Dedicated to My Aunt Pam
This journey and this website are dedicated to my Aunt Pamela Jean Welch, who passed away on April 13th, 2024. She wasn’t perfect, and we didn’t always see eye to eye, but when I needed her, she was there. She took me in when others wouldn’t, providing a safe place when my world was in chaos.
Despite her own struggles with addiction, my aunt always made sure I was cared for. Her strength was unmatched, and her heart even bigger. She had this rare ability to stand tall, take no nonsense, and still offer compassion and love to those who needed it. I admire her strength to this day, wishing I had even a fraction of it.

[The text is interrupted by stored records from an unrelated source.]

### config.mk
export PLATFORM = sky130hd
export DESIGN_NAME = fxp_mul_rs
export DESIGN_NICKNAME = d
export VERILOG_FILES = /design/src/rtl/fxp_mul_pkg.sv /design/src/rtl/fxp_mul_scale.sv /design/src/rtl/fxp_mul_limit.sv /design/src/rtl/fxp_mul_rs.sv
export SDC_FILE = /design/constraint.sdc
export NUM_CORES = 1
export LEC_CHECK = 0
export BUFFER_PORTS_ARGS = -buffer_cell sky130_fd_sc_hd__buf_2
export CORE_ASPECT_RATIO = 0.9
export CORE_MARGIN = 3
export CORE_UTILIZATION = 65
export DETAILED_ROUTE_END_ITERATION = 8
export GPL_ROUTABILITY_DRIVEN = 0
export GPL_TIMING_DRIVEN = 0
export PLACE_DENSITY = 0.86
export SLEW_MARGIN = 20
export SYNTH_ARGS = -nofsm -noshare
export SYNTH_HDL_FRONTEND = slang
export SYNTH_SLANG_ARGS = --single-unit
### constraint.sdc
create_clock -name clk -period 1.6 [get_ports clk]
set_input_delay 0.32 -clock clk [delete_from_list [all_inputs] [get_ports clk]]
set_output_delay 0.32 -clock clk [all_outputs]
set_load 0.01 [all_outputs]
[config.mk]
export PLATFORM = sky130hd
export DESIGN_NAME = rtc_seconds_alarm
export DESIGN_NICKNAME = d
export VERILOG_FILES = /design/src/rtl/rtc_seconds_pkg.sv /design/src/rtl/rtc_tick_gen.sv /design/src/rtl/rtc_sec_core.sv /design/src/rtl/rtc_reg_bank.sv /design/src/rtl/rtc_seconds_alarm.sv
export SDC_FILE = /design/constraint.sdc
export NUM_CORES = 1
export LEC_CHECK = 0
export ABC_AREA = 1
export CAP_MARGIN = 30
export CORE_ASPECT_RATIO = 0.9
export CORE_MARGIN = 2
export CORE_UTILIZATION = 55
export DETAILED_ROUTE_END_ITERATION = 8
export DONT_BUFFER_PORTS = 1
export GPL_TIMING_DRIVEN = 0
export PLACE_DENSITY = 0.7
export SYNTH_ARGS = -nofsm -noshare
export SYNTH_HDL_FRONTEND = slang
export SYNTH_SLANG_ARGS = --single-unit
[constraint.sdc]
create_clock -name clk_i -period 4.5 [get_ports clk_i]
set_input_delay 0.225 -clock clk_i [delete_from_list [all_inputs] [get_ports clk_i]]
set_output_delay 0.225 -clock clk_i [all_outputs]
set_load 0.01 [all_outputs]
[src/rtl/rtc_seconds_pkg.sv]
package rtc_seconds_pkg;
  localparam int unsigned DW = 32;
  localparam int unsigned AW = 5;
  localparam int unsigned SW = AW - 2;

  typedef enum logic [SW-1:0] {
    REG_COUNT = 3'd0,
    REG_MATCH = 3'd1,
    REG_LOAD  = 3'd2,
    REG_CTRL  = 3'd3,
    REG_STAT  = 3'd4,
    REG_RAW   = 3'd5,
    REG_ACK   = 3'd6,
    REG_ID    = 3'd7
  } reg_sel_e;

  // field order sets bit positions: ie=0, mask=1, run=2, wrap=3
  typedef struct packed {
    logic wrap;
    logic run;
    logic mask;
    logic ie;
  } ctrl_t;
endpackage

[src/rtl/rtc_tick_gen.sv]
module rtc_tick_gen #(
  parameter int unsigned CLKS_PER_TICK = 32768
) (
  input  logic clk_i,
  input  logic rst_ni,
  input  logic en_i,
  output logic tick_o
);
  generate
    if (CLKS_PER_TICK <= 1) begin : g_direct
      assign tick_o = en_i;
    end else begin : g_div
      localparam int unsigned PW = $clog2(CLKS_PER_TICK);
      localparam logic [PW-1:0] LAST = PW'(CLKS_PER_TICK - 1);
      logic [PW-1:0] div_q;

      always_ff @(posedge clk_i or negedge rst_ni) begin
        if (!rst_ni)            div_q <= '0;
        else if (!en_i)         div_q <= '0;
        else if (div_q == LAST) div_q <= '0;
        else                    div_q <= div_q + 1'b1;
      end

      assign tick_o = en_i && (div_q == LAST);

      p_tick_gap_r2: assert property (@(posedge clk_i) disable iff (!rst_ni)
        tick_o |=> !tick_o);
    end
  endgenerate

  p_tick_needs_run_r2: assert property (@(posedge clk_i) disable iff (!rst_ni)
    tick_o |-> en_i);
endmodule

[src/rtl/rtc_sec_core.sv]
module rtc_sec_core
  import rtc_seconds_pkg::*;
(
  input  logic          clk_i,
  input  logic          rst_ni,
  input  logic          tick_i,
  input  logic          wrap_i,
  input  logic          load_wr_i,
  input  logic [DW-1:0] load_val_i,
  input  logic [DW-1:0] match_i,
  input  logic          ack_i,
  output logic [DW-1:0] count_o,
  output logic          raw_o
);
  logic [DW-1:0] count_q, count_nxt;
  logic          pend_q, raw_q;

  always_comb begin
    if (pend_q)                             count_nxt = load_val_i;
    else if (wrap_i && (count_q == match_i)) count_nxt = '0;
    else                                    count_nxt = count_q + 1'b1;
  end

  always_ff @(posedge clk_i or negedge rst_ni) begin
    if (!rst_ni) begin
      count_q <= '0;
      pend_q  <= 1'b0;
      raw_q   <= 1'b0;
    end else begin
      if (tick_i) count_q <= count_nxt;
      // a write in the same cycle as a pulse keeps the preload pending
      if (load_wr_i)   pend_q <= 1'b1;
      else if (tick_i) pend_q <= 1'b0;
      if (tick_i && (count_nxt == match_i)) raw_q <= 1'b1;
      else if (ack_i)                       raw_q <= 1'b0;
    end
  end

  assign count_o = count_q;
  assign raw_o   = raw_q;

  p_hold_idle_r2: assert property (@(posedge clk_i) disable iff (!rst_ni)
    !tick_i |=> $stable(count_q));
  p_preload_r3: assert property (@(posedge clk_i) disable iff (!rst_ni)
    (tick_i && pend_q) |=> (count_q == $past(load_val_i)));
  p_raw_sticky_r4: assert property (@(posedge clk_i) disable iff (!rst_ni)
    (raw_q && !ack_i) |=> raw_q);
  p_ack_clears_r6: assert property (@(posedge clk_i) disable iff (!rst_ni)
    (ack_i && !tick_i) |=> !raw_q);
endmodule

[src/rtl/rtc_reg_bank.sv]
module rtc_reg_bank
  import rtc_seconds_pkg::*;
#(
  parameter logic [DW-1:0] VERSION = 32'h0001_0200
) (
  input  logic          clk_i,
  input  logic          rst_ni,
  input  logic          req_i,
  input  logic          we_i,
  input  logic [AW-1:0] addr_i,
  input  logic [DW-1:0] wdata_i,
  input  logic [DW-1:0] count_i,
  input  logic          raw_i,
  output ctrl_t         ctrl_o,
  output logic [DW-1:0] match_o,
  output logic [DW-1:0] load_o,
  output logic          load_wr_o,
  output logic          ack_o,
  output logic          irq_o,
  output logic [DW-1:0] rdata_o
);
  ctrl_t         ctrl_q;
  logic [DW-1:0] match_q, load_q;
  logic          aligned, wr_hit, rd_hit;
  reg_sel_e      sel;

  assign aligned = (addr_i[1:0] == 2'b00);
  assign sel     = reg_sel_e'(addr_i[AW-1:2]);
  assign wr_hit  = req_i && we_i && aligned;
  assign rd_hit  = req_i && !we_i && aligned;

  always_ff @(posedge clk_i or negedge rst_ni) begin
    if (!rst_ni) begin
      ctrl_q  <= '0;
      match_q <= '0;
      load_q  <= '0;
    end else if (wr_hit) begin
      case (sel)
        REG_MATCH: match_q <= wdata_i;
        REG_LOAD:  load_q  <= wdata_i;
        REG_CTRL:  ctrl_q  <= ctrl_t'(wdata_i[3:0]);
        default: ;
      endcase
    end
  end

  assign irq_o     = raw_i && ctrl_q.ie && !ctrl_q.mask;
  assign load_wr_o = wr_hit && (sel == REG_LOAD);
  assign ack_o     = rd_hit && (sel == REG_ACK);

  always_comb begin
    rdata_o = '0;
    if (rd_hit) begin
      case (sel)
        REG_COUNT: rdata_o = count_i;
        REG_MATCH: rdata_o = match_q;
        REG_LOAD:  rdata_o = load_q;
        REG_CTRL:  rdata_o = {{(DW-4){1'b0}}, ctrl_q};
        REG_STAT:  rdata_o = {{(DW-1){1'b0}}, irq_o};
        REG_RAW:   rdata_o = {{(DW-1){1'b0}}, raw_i};
        REG_ID:    rdata_o = VERSION;
        default:   rdata_o = '0;
      endcase
    end
  end

  assign ctrl_o  = ctrl_q;
  assign match_o = match_q;
  assign load_o  = load_q;

  p_ro_count_r8: assert property (@(posedge clk_i) disable iff (!rst_ni)
    (req_i && we_i && !aligned) |=> $stable(ctrl_q) && $stable(match_q) && $stable(load_q));
endmodule

[src/rtl/rtc_seconds_alarm.sv]
module rtc_seconds_alarm
  import rtc_seconds_pkg::*;
#(
  parameter int unsigned   CLKS_PER_TICK = 32768,
  parameter logic [31:0]   VERSION       = 32'h0001_0200
) (
  input  logic        clk_i,
  input  logic        rst_ni,
  input  logic        req_i,
  input  logic        we_i,
  input  logic [4:0]  addr_i,
  input  logic [31:0] wdata_i,
  output logic [31:0] rdata_o,
  output logic        irq_o
);
  ctrl_t         ctrl;
  logic [DW-1:0] match_val, load_val, count;
  logic          load_wr, ack, raw, tick;

  rtc_reg_bank #(.VERSION(VERSION)) u_regs (
    .clk_i     (clk_i),
    .rst_ni    (rst_ni),
    .req_i     (req_i),
    .we_i      (we_i),
    .addr_i    (addr_i),
    .wdata_i   (wdata_i),
    .count_i   (count),
    .raw_i     (raw),
    .ctrl_o    (ctrl),
    .match_o   (match_val),
    .load_o    (load_val),
    .load_wr_o (load_wr),
    .ack_o     (ack),
    .irq_o     (irq_o),
    .rdata_o   (rdata_o)
  );

  rtc_tick_gen #(.CLKS_PER_TICK(CLKS_PER_TICK)) u_tick (
    .clk_i  (clk_i),
    .rst_ni (rst_ni),
    .en_i   (ctrl.run),
    .tick_o (tick)
  );

  rtc_sec_core u_core (
    .clk_i      (clk_i),
    .rst_ni     (rst_ni),
    .tick_i     (tick),
    .wrap_i     (ctrl.wrap),
    .load_wr_i  (load_wr),
    .load_val_i (load_val),
    .match_i    (match_val),
    .ack_i      (ack),
    .count_o    (count),
    .raw_o      (raw)
  );

  p_irq_needs_raw_r5: assert property (@(posedge clk_i) disable iff (!rst_ni)
    irq_o |-> raw);
  p_irq_off_masked_r5: assert property (@(posedge clk_i) disable iff (!rst_ni)
    ctrl.mask |-> !irq_o);
endmodule

==> results of run 1 <==
[stage by stage]
stage / instances / hold WS [ns] / utilization, %
after detailed placement: 1457 / -0.0692 / 58.6
after floorplan: 1263 / -0.0706 / -
final: 1520 / 0.0112 / 65.3
after global routing: 1520 / 0.0340 / 65.3
after CTS: 1520 / 0.00586 / 65.3
after global placement: 1456 / -0.0689 / 58.5
[routing by layer]
metal	track usage, %	wire length, um	share of wire (%)	vias up
li1	-	-	-	4108
met1	54.6	12100	41	4018
met2	55.8	12100	41	581
met3	13.5	4460	15	83
met4	13.6	966	3.3	0
met5	0	0	0	-
[registers in the layout, indices dropped and copies added, names as in the netlist]
name / cells
u_core.count_o: 32
u_core.pend_q: 1
u_regs.ctrl_o: 4
u_regs.load_o: 32
u_tick.g_div.div_q: 15
u_core.raw_o: 1
u_regs.match_o: 32
[power by group through the flow]
stage               registers, mW  clock network [mW]  logic [mW]
detailed placement           1.28                   0       0.478
finish                       1.28                1.46       0.539
global placement             1.28                   0       0.474
global route                 1.28                1.51       0.610
floorplan                    1.21                   0       0.365
CTS                          1.26                1.47       0.528
[worst paths after layout]
kind | slack, ns | to
worst max register to register | 1.56 | u_core.raw_o
min in group asynchronous | 0.39 | u_regs.ctrl_o[0]
worst min register to register | 0.46 | u_tick.g_div.div_q[0]
max in group asynchronous | 3.61 | u_core.count_o[21]
worst max-delay path | 1.56 | u_core.raw_o
worst min-delay path | 0.01 | u_regs.match_o[4]
[cell usage after synthesis (3+ instances only)]
cell type    n
a21oi_1     17
a221oi_1     5
a31oi_1      3
buf_1        4
buf_2        6
clkbuf_1    27
dfrtp_1    117
inv_1      170
inv_2       13
nand2_1    460
nand2_2     15
nand3_1     60
nand3b_1     4
nand4_1     15
nor2_1     123
nor2_2       6
nor3_1      20
nor3b_1      3
o21ai_0    119
o21ai_1      3
o221ai_1    22
o22ai_1      6
xnor2_1      7
xor2_1      13
[cell usage in the layout (no fill, tap or decap), types with 4 or more instances in the layout]
master / count
a21oi_1: 17
a221oi_1: 5
buf_1: 4
buf_2: 7
clkbuf_1: 27
clkbuf_16: 17
dfrtp_1: 117
dlygate4sd3_1: 30
inv_1: 170
inv_2: 13
inv_6: 4
nand2_1: 460
nand2_2: 15
nand3_1: 60
nand3b_1: 4
nand4_1: 15
nor2_1: 123
nor2_2: 6
nor3_1: 20
o21ai_0: 119
o221ai_1: 22
o22ai_1: 6
xnor2_1: 7
xor2_1: 13
[final cells by class]
cell class | count | area (sq um) | share of cell area, %
well taps | 193 | 241 | 2.62
multi-input cells | 922 | 4210 | 45.8
clock inverters | 15 | 194 | 2.11
flip-flops and latches | 117 | 2930 | 31.8
clock buffers | 17 | 425 | 4.62
inverters | 184 | 691 | 7.50
repair buffers | 32 | 333 | 3.61
plain buffers | 40 | 183 | 1.98
[critical path, cell delays in order (launching register included)]
cell	delay [ns]
dfrtp_1	0.35
clkbuf_1	0.34
inv_1	0.25
buf_2	0.32
buf_1	0.52
nand3_1	0.18
nand2_1	0.11
nor2_1	0.07
nor2_1	0.10
nand2_1	0.06
nor2_1	0.18
nand2_1	0.09
nor2_1	0.13
nand2_1	0.11
nand2_1	0.08
[kinds of logic after synthesis]
kind of cell    Yosys count  synth area share [%]
compound gates          182                  13.0
buf+inv                 224                  10.9
fa+ha+maj                 2                 0.312
flops                   117                  36.5
xor+xnor                 20                  2.19
simple gates            718                  37.1
[timing repair]
item,in CTS,in global routing
setup endpoints to repair,0,0
setup buffers,0,0
hold endpoints to repair,175,0
hold buffers,31,0
==> impl_results.md, run 1 <==
- Unrepaired setup endpoints after global routing: no
- CTS tree: yes
- Cell Rows: 41
- CTS Buffer Depth: 2
- Port bufs: 0
- Final min period: 2.94 ns
- First-pass GRT wire length: 45.6 mm
- Worst-Margin Slew: 0.753 ns
- Critical path startpoint category: register
- DR vias: 8790
- Hold crit path type: in2reg
- Crit share post-route: 65.4%
- Pleak: 4.47 nW
- Gpl congestion: 1.04
- Power, Total: 3.27 mW
- Vias in the first global route: 7984
- Post-Place Worst Slack: 1.74 ns
- Register-to-Register Path Depth: 14
- Synth top area share: 36.5%
- Sequential fraction of design power: 39.0%
- Net Sw Frac: 32.5%
- Gr usage total: 38.9%
- Clock Skews: 0.0104 ns
- CTS root buf: clkbuf_16
- Core area: 14100 sq um
- Total Wirelength: 29.7 mm
- Clock power share: 44.5%
- Initial antenna violation count: 0
- Htree depth: 4
- Worst path required time: 4.87 ns
- # DRC: 0
- Starting density of the core: 56.8%
- CP Data Arrival Time: 3.31 ns
- CTS sink count: 117
- Slew headroom: 49.8%
- CP endpoint kind: register
- Psw: 1.06 mW
- MaxCap Viol Count: 0
- CTS Buf Count: 17
- Final instance area: 9210 sq um
- Peak VDD IR: 0.408 mV
- GR Overflow Total: 0
- Area leader, netlist: dfrtp_1
- Syn Nets: 1306
- Chip Width: 131 um
- Internal power: 2.21 mW
- Outcome: finished, final reports clean
- Num ports: 74
- Synthesized area: 8020 sq um
- Syn Inst Count: 1263
- FFs w/ async S/R, synth: 100%
- Hpwl dp: 22.2 mm
- FILL cells: 1319
- Final Max Slew Viols: 0
- PostCTS Resize Cnt: 0
- Clock latency on the worst-skew pair: 0.43 ns
- Cell variety after synth: 42
- Die footprint: 15600 sq um
- Setup TNS: 0 ns
- Setup CP Type: reg2reg
- DP Area: 8260 sq um
- Detail Route Antenna Nets: 0
- Largest net degree at the start of global routing: 118
- Ys flop type: dfrtp_1
- Nets: 1357
- EDFF count, synth: 0
- Ratio of cells with drive above 1 in the final layout: 6.25%
- Number of vias per cell: 5.78
- Worst R2R Start: u_core.pend_q
- Top cells by area, synth: dfrtp_1, nand2_1, inv_1
- Area growth from synthesis to layout: 14.9%
- Crit path from: u_core.pend_q
- Register area share after synthesis: 36.5%
- Clock-pin slew on the worst setup and hold paths: 0.06 ns
- Initial DRC count: 1162
- Count of final setup violators: 0
- DR pass1 iterations: 8
- Avg Inst Size Synth: 6.35 sq um
- Startpoint of the worst hold path: wdata_i[4]
- Ant diodes: 0
- Maximum fanout along the worst path: 10
- Logic gate share of total power: 16.5%
- Final Hold Vio Count: 0
- PwrDens: 355 nW/um^2
- Fmax achieved: 0.340 GHz
- Chip height: 119 um
- Avg WL per Cell: 19.5 um
- Number of synthesis warnings: 0
- Setup ws final: 1.56 ns
- Seq cells post-synth: 117
- Hold path depth: 2
(Power assumes the default switching activity.)
==> run 2, diff against run 1 <==
- clock period: 4.5 -> 2.9 ns (I/O delays scaled with it)
==> impl_results.md, run 2 (synthesized netlist as in run 1, its figures left out) <==
- Clock latency on the worst-skew pair: 0.43 ns (about the same)
- CTS Buf Count: 17 (unchanged)
- Hold crit path type: in2reg
- PwrDens: 548 nW/um^2 (+54%)
- Die footprint: 15600 sq um (unchanged)
- Worst R2R Start: u_core.pend_q
- CP endpoint kind: register
- CTS tree: yes
- CTS Buffer Depth: 2 (unchanged)
- Hold path endpoint: u_core.raw_o
- Avg WL per Cell: 19.6 um (+0.30%)
- DR pass1 iterations: 9 (+1)
- CP Data Arrival Time: 3.20 ns (-0.11 ns)
- Clock Skews: 0.0119 ns (+0.00151 ns)
- Reg2reg setup slack: 0.08 ns (-1.48 ns)
- Starting density of the core: 56.8% (unchanged)
- Worst path required time: 3.27 ns (-1.60 ns)
- Post-Place Worst Slack: 0.141 ns (-1.60 ns)
- Peak VDD IR: 0.638 mV (+56%)
- Initial antenna violation count: 0 (unchanged)
- Most common cell after layout, fill and taps aside: nand2_1
- Failing checks: design-rule violations
- Port bufs: 0 (unchanged)
- R2r endpoint: u_core.raw_o
- Setup TNS: 0 ns (unchanged)
- Cell Rows: 41 (unchanged)
- Crit share post-route: 97.4% (+32 points)
- Clock-pin slew on the worst setup and hold paths: 0.06 ns (about the same)
- Count of final setup violators: 0 (unchanged)
- Gpl congestion: 1.04 (unchanged)
- Outcome: complete, but fails checks
- Area growth from synthesis to layout: 16.5%
- Total Wirelength: 29.9 mm (+0.89%)
- First-pass GRT wire length: 45.5 mm (about the same)
- Critical path startpoint category: register
- Vias in the first global route: 7991 (+0.088%)
- Slew headroom: 48.7% (-1.1 points)
- Fmax achieved: 0.354 GHz (+4.2%)
- Number of vias per cell: 5.75 (-0.49%)
- Maximum fanout along the worst path: 10 (unchanged)
- GR Overflow Total: 0 (unchanged)
- Worst-Margin Slew: 0.770 ns (+0.0166 ns)
- CP max-delay cell: clkbuf_1
- DR vias: 8799 (+0.10%)
- Most frequent cells in the layout: nand2_1, inv_1, nor2_1, o21ai_0, dfrtp_1
- Num ports: 74 (unchanged)
- Startpoint of the worst hold path: addr_i[4]
- Largest net degree at the start of global routing: 118 (unchanged)
- Final Hold Vio Count: 0 (unchanged)
- Ant diodes: 0 (unchanged)
- CTS root buf: clkbuf_16
- Chip height: 119 um (unchanged)
- Largest stage delay on the critical path: 0.58 ns (+0.06 ns)
- Setup CP Type: reg2reg
- Pleak: 4.52 nW (+1.1%)
- Final Max Slew Viols: 0 (unchanged)
- Final min period: 2.82 ns (-0.119 ns)
- # DRC: 1 (+1)
- Gr usage total: 38.8% (about the same)
- MaxCap Viol Count: 0 (unchanged)
- CTS sink count: 117 (unchanged)
- Initial DRC count: 1184 (+1.9%)
- Hpwl dp: 22.2 mm (unchanged)
- Core area: 14100 sq um (unchanged)
- Detail Route Antenna Nets: 0 (unchanged)
- Chip Width: 131 um (unchanged)
- Setup ws final: 0.0767 ns (-1.48 ns)
- Nets: 1366 (+0.66%)
- Hold path depth: 5 (+3)
- Htree depth: 4 (unchanged)
- Crit path cell chain: clkbuf_1, inv_1, buf_2, clkbuf_2, nand3_1, a21oi_1, nor2_1, nand2_1, nor2_1, nand2_1, nor2_1, nand2_1, nand2_1
- Register-to-Register Path Depth: 13 (-1)
- Unrepaired setup endpoints after global routing: yes
- FILL cells: 1309 (-0.76%)
- Worst path most repeated cell: nand2_1
- Ratio of cells with drive above 1 in the final layout: 7.41% (+1.2 points)
-- run 2: cell types whose count changed in the layout (fill, tap and decap cells not counted), moves of 2 or more --
cell,before,now
buf_4,0,4
dlygate4sd3_1,30,34
nor2_1,123,120
nor2_4,2,5
clkbuf_2,0,2
inv_1,170,168
inv_2,13,15
nand2_1,460,458
nand2_2,15,17
-- run 2: stage by stage --
step	util, %	area [sq um]	power, mW	std cells	hold slack [ns]
finish	66.2	9340	5.12	1529	0.0477
detailed placement	58.6	8260	2.73	1457	-0.149
global route	66.2	9340	5.31	1529	0.104
global placement	58.5	8260	2.72	1456	-0.149
floorplan	-	8020	2.45	1263	-0.151
CTS	65.6	9250	5.05	1524	0.0426
-- run 2: timing repair --
item / 4_1_cts / 5_1_grt
setup endpoints to repair: 0 / 4
hold buffers: 35 / 0
buffers inserted: 0 / 4
resized for setup: 0 / 17
endpoints found under the hold margin: 186 / 0
-- run 2: final cells by class --
type | count | area (sq um) | share of cell area, %
Multi-Input combinational cell | 923 | 4260 | 45.6
Sequential cell | 117 | 2930 | 31.4
Inverter | 184 | 691 | 7.40
Clock buffer | 17 | 425 | 4.56
Timing Repair Buffer | 40 | 403 | 4.32
Tap cell | 193 | 241 | 2.59
Clock inverter | 15 | 194 | 2.08
Buffer | 40 | 194 | 2.08
-- run 2: per-layer routing --
layer | vias to the layer above | share of wire, % | global-route usage, % | wire (um)
met1 | 4037 | 41 | 54.4 | 12300
li1 | 4134 | - | - | -
met3 | 82 | 15 | 13.5 | 4370
met2 | 546 | 41 | 55.9 | 12300
met5 | - | 0 | 0 | 0
met4 | 0 | 3.2 | 13.6 | 968
-- run 2: worst max-delay path by stage --
stage	start	to	slack (ns)	depth (start not counted)
6_report	u_core.pend_q	u_core.raw_o	0.08	13
5_1_grt	u_regs.match_o[10]	u_core.raw_o	-0.007	20
4_1_cts	u_core.pend_q	u_core.raw_o	0.11	14
3_5_place_dp	u_core.pend_q	u_core.raw_o	0.14	14
3_3_place_gp	we_i	rdata_o[7]	0.06	6
2_1_floorplan	u_tick.g_div.div_q[0]	u_tick.g_div.div_q[13]	0.87	11
-- run 2: power by group --
part / leakage [nW] / total, mW / internal (mW) / switching, mW
combinational: 2.64 / 0.870 / 0.305 / 0.565
sequential: 1.58 / 1.98 / 1.76 / 0.223
clock: 0.299 / 2.26 / 1.37 / 0.888
total: 4.52 / 5.12 / 3.44 / 1.68
-- run 2: critical path, delay by kind of cell, from the launching register on --
family	cells	cell delay [ns]
flip-flops	1	0.32
AND/OR/NAND/NOR	8	0.92
buffers and inverters	4	1.38
AO/OA/AOI/OAI	1	0.13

I watched her battle addiction and loneliness, just as I did. But she was always there for me. She put me in my place when I needed it, but she also made sure I never felt alone. Her love for my kids, even though she never met them, was fierce. I regret not having the chance to say goodbye the way I wanted to, but I know she knew how much she meant to me.
Addiction is a beast, but it doesn't define who we are. Mental health struggles don’t either. My aunt’s story reminds me every day that we are more than our battles. This space is here to honor her strength, her heart, and the love she gave.
Pam, this is for you. Thank you for everything. Your love drives me forward in every step of this journey.
My Journey
I'll start with being fully honest getting help for mental health and addiction was one of the scariest and most overwhelming things I’ve ever faced. It wasn’t just about finding the right resources; it was also the fear of how I’d be treated. Would I be judged? Would anyone really understand? The stigma made everything harder, and for a long time, I felt completely alone isolated in my pain and unsure of where to turn.
At the same time, my husband and I were in a really dark place. We were both struggling with addiction and mental health issues. It was a toxic situation intertwined with addiction, domestic violence, abuse, and so much anger on both sides. But underneath all of that, I knew deep down that wasn’t who we truly were. We had good hearts, but we were trapped in a cycle we didn’t know how to break. Our kids were caught in the middle, and they deserved so much more than the chaos we were putting them through.
There were moments when I thought I wouldn’t make it—when I felt like I was dying inside, sometimes even physically. But something inside me kept fighting. The quote, "Whether you think you can or can't, you're right," became my lifeline. It reminded me that even though I was hurting, I had the power to choose healing. That’s when I realized, if I could make that choice, I wanted to help others do the same. But not just that—I wanted to find a way to remove the shame, guilt, and stigma surrounding mental health and addiction, and replace them with understanding, self-knowledge, and compassion. Because we are all going through more than we were ever meant to bear alone.
Then came
My Mission
I built this website because I know how terrifying and overwhelming it can be to try to find the right help when you’re drowning in mental health struggles or addiction. I’ve been there, in those moments where you can barely breathe, and it feels like no one can understand the weight you're carrying. And it’s not about fancy advice or something you read in a textbook—it’s about real, raw, practical guidance from someone who’s lived through it. I created this space for you because I believe in you, and I know firsthand that it is possible to come out the other side.
From my own journey, I’ve learned how important it is to have access to the right information, yes—but more than that, to have a community of people who truly get what you’re going through. That’s what I want this space to be—a safe, judgment-free zone where you can find the understanding and support you need to start healing. Even if you’ve been stuck in the same pain for what feels like forever, there’s a way forward, and you don’t have to do it alone.
Recovery isn’t something anyone should have to face in isolation. I’m here with you, walking this path alongside you. Together, we can break the silence, shatter the stigma, and help you reclaim your life, step by step. I believe in that, and I believe in you. I’ve felt the crushing weight of it all, and I want you to know that I believe with every part of me that you can make it through.
Thank you for being here, for trusting me, and for taking this brave step. Let’s keep moving forward, side by side, one step at a time. You’re stronger than you know, and I’m with you every step of the way.
Because No one should ever have to go through this alone.
From the Depths of My Soul: Missing You, Aunt Pam
Life without you feels incomplete, like a part of me is missing that I can never get back. I miss you every day, more than words could ever express. The world feels colder without your strength, your love, and your voice guiding me. I long for just one more hug, one more conversation, just to feel your presence one last time. You held me together when everything else was falling apart, and even now, I feel lost without you. You were my anchor in the storm, my comfort in the darkest of nights. I’ll never stop wishing you were still here, to laugh with me, to share in life’s moments, and to just be there. My heart aches in ways I can't explain, and nothing fills that void. I love you beyond what any words could capture, and I miss you with every part of me.